Object:Messier 63 or M63, also known as NGC 5055 or the seldom-used Sunflower Galaxy, is a spiral galaxy in the northern constellation of Canes Venatici. M63 was first discovered by the French astronomer Pierre Méchain, then later verified by his colleague Charles Messier on June 14, 1779. The galaxy became listed as object 63 in the Messier Catalogue. In the mid-19th century, Anglo-Irish astronomer Lord Rosse identified spiral structures within the galaxy, making this one of the first galaxies in which such structure was identified.

There is a general lack of large scale continuous spiral structure in visible light, so it is considered a flocculent galaxy. However, when observed in the near infrared, a symmetric, two-arm structure is seen. Each arm wraps 150° around the galaxy and extends out to 13,000 light-years (4,000 parsecs) from the nucleus.
The distance to M63, based upon the luminosity-distance measurement is 29,300,000 light-years

In 1971, a supernova with a magnitude of 11.8 appeared in one of the arms of M63. It was discovered May 24, 1971 and reached peak light around May 26.

Taken: May 31, 2020

Telescope: Astro-Tech 14” RC with Starizona Apex ED 0.65x reducer

Mount: Paramount ME II unguided

Camera: ZWO ASI1600MC-Pro (cooled to -10C; Gain: 200/Offset 21) Bin 1×1.

Focuser: Moonlite Nitecrawler

Rotator: Moonlite Nitecrawler

Filters used: Luminousity on a ZWO 8 position filter wheel

Exposures: 26×120 seconds for a total exposure time of 0.9 hours; calibrated with 40 dark frames, 40 flat frames with 100 bias frames.

Seeing Conditions: 2/5 average with moon 65.38% illuminated. Bortle 5 region.

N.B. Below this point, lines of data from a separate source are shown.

File: config.mk
export PLATFORM = sky130hd
export DESIGN_NAME = dot_product_accumulator_flat
export DESIGN_NICKNAME = d
export VERILOG_FILES = /design/src/rtl/dot_product_accumulator_pkg.sv /design/src/rtl/dot_product_accumulator_if.sv /design/src/rtl/dot_product_accumulator_sat_clamp.sv /design/src/rtl/dot_product_accumulator.sv /design/src/flat_wrapper.sv
export SDC_FILE = /design/constraint.sdc
export NUM_CORES = 1
export LEC_CHECK = 0
export ABC_AREA = 1
export CAP_MARGIN = 25
export CORE_ASPECT_RATIO = 0.9
export CORE_MARGIN = 5
export CORE_UTILIZATION = 36
export CTS_BUF_LIST = sky130_fd_sc_hd__clkbuf_8
export CTS_CLUSTER_DIAMETER = 150
export CTS_CLUSTER_SIZE = 28
export DETAILED_ROUTE_END_ITERATION = 16
export DONT_BUFFER_PORTS = 1
export PLACE_DENSITY = 0.47
export SLEW_MARGIN = 20
export SYNTH_ARGS = -nofsm -noshare
export SYNTH_HDL_FRONTEND = slang
export SYNTH_HIERARCHICAL = 1
export SYNTH_SLANG_ARGS = --single-unit
File: constraint.sdc
create_clock -name clk -period 7.9 [get_ports clk]
set_input_delay 0.79 -clock clk [delete_from_list [all_inputs] [get_ports clk]]
set_output_delay 0.79 -clock clk [all_outputs]
set_load 0.1 [all_outputs]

Processed with PixInsight and Photoshop CC 2020. Image capture: Sequence Generator Pro

Comment: This year, 2020, has been horrific on several levels; and one in particular is this has been the worst for sky seeing conditions. The forecast called for clear skies on May 31, but nature had other intentions. Even though there were periods of clear openings, the atmosphere was too saturated with moisture to get good images. This one was challenging. Only 26 out of 40 subframes were usable. I am not happy with the results, but this is the best I could tease out.